(Source data)

=== Section Start ===

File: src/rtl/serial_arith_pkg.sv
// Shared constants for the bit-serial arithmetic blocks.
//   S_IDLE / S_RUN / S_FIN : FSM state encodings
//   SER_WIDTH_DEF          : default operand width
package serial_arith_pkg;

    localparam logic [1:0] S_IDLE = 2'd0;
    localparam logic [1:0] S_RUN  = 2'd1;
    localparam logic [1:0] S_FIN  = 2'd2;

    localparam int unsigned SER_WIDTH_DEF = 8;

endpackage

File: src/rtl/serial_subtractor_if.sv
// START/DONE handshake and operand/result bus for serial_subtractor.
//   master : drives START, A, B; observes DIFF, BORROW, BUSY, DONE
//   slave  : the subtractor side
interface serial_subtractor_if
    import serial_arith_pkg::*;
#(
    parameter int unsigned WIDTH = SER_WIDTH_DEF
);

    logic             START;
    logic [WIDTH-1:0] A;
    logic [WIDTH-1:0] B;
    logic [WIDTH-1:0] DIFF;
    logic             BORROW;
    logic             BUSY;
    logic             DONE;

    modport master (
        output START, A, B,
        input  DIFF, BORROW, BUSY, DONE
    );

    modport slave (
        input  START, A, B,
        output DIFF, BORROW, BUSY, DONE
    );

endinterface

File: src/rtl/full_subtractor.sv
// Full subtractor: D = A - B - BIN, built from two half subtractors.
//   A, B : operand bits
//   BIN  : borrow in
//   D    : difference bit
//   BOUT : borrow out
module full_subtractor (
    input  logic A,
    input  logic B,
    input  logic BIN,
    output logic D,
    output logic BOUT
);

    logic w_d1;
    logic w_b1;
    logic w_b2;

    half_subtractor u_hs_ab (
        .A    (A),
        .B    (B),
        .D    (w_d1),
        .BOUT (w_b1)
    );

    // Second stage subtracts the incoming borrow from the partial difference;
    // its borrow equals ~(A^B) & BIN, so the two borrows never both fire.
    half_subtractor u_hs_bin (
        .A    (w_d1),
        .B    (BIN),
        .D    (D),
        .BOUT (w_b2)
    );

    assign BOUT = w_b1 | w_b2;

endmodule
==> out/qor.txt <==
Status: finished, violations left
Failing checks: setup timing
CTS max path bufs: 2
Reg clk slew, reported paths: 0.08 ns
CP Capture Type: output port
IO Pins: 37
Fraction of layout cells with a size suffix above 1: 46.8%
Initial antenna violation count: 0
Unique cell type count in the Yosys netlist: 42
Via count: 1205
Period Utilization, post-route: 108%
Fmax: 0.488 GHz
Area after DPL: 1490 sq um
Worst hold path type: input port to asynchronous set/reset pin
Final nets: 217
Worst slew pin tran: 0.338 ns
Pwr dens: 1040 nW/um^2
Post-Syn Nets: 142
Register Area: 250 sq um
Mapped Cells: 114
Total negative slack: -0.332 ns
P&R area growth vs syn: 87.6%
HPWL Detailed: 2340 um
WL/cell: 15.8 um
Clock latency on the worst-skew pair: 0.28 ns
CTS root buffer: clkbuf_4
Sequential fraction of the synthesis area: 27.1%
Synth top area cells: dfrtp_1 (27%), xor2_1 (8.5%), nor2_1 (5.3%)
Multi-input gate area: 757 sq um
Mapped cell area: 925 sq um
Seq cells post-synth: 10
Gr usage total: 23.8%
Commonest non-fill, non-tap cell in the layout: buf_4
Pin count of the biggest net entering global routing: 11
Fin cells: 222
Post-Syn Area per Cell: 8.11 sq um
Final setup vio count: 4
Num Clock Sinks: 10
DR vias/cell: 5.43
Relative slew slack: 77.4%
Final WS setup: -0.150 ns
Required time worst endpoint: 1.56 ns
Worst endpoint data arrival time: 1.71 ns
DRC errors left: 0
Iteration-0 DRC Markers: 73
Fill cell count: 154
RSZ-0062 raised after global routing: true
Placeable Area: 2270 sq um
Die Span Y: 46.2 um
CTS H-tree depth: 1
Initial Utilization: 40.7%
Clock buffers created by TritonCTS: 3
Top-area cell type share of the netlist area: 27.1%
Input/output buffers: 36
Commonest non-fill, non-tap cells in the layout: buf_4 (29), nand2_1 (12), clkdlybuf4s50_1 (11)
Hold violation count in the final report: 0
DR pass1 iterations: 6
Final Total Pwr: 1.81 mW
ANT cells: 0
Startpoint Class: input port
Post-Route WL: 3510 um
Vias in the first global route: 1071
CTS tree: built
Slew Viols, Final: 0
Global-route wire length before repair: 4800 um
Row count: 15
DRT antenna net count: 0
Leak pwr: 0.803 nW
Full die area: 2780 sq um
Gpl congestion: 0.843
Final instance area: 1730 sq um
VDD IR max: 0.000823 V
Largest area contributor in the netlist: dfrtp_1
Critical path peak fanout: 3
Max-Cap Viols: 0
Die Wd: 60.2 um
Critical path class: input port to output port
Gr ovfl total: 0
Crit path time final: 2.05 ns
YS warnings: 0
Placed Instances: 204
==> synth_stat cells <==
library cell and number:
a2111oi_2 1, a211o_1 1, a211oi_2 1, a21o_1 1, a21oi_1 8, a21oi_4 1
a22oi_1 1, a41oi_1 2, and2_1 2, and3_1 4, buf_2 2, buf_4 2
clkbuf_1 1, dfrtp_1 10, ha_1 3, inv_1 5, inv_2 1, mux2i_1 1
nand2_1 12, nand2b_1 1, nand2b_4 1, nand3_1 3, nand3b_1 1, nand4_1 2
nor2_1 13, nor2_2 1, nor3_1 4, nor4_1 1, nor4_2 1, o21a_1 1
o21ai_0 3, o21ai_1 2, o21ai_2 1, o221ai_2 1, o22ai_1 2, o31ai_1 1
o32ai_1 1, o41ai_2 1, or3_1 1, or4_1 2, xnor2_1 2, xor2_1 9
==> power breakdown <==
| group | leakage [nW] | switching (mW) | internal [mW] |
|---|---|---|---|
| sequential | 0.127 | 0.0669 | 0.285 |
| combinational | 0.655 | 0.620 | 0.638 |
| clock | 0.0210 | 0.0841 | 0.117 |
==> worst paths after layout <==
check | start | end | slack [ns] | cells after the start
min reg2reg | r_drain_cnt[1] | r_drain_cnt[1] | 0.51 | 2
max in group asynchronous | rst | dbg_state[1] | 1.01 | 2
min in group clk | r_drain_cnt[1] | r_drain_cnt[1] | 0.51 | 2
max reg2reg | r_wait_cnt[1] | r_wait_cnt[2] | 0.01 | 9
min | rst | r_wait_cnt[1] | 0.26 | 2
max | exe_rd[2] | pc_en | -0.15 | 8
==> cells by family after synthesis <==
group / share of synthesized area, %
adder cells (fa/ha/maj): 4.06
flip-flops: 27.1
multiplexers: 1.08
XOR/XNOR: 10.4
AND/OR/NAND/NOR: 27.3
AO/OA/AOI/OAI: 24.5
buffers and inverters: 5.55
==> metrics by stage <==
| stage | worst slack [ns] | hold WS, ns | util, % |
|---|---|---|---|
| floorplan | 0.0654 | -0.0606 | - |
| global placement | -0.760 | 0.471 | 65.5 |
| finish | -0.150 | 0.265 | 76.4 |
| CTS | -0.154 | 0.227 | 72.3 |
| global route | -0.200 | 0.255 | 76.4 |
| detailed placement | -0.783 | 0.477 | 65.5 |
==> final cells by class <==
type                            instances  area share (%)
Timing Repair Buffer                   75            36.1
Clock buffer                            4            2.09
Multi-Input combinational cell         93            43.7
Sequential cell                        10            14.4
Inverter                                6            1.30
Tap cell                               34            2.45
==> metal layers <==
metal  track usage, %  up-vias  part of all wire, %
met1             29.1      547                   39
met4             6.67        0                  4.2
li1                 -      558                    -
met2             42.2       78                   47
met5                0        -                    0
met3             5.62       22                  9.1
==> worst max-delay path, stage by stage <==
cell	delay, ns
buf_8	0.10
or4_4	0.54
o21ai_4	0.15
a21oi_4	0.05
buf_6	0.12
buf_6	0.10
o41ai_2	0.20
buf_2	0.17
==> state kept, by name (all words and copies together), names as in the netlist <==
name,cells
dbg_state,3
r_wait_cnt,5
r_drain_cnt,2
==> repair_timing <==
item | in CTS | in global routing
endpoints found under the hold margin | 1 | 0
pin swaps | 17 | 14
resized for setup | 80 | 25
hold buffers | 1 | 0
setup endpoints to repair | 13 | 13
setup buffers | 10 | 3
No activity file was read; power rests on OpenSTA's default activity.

=== Section End ===

Only the count should be given: the number of lines in the entries above containing the word "slack".

> [Your response] 4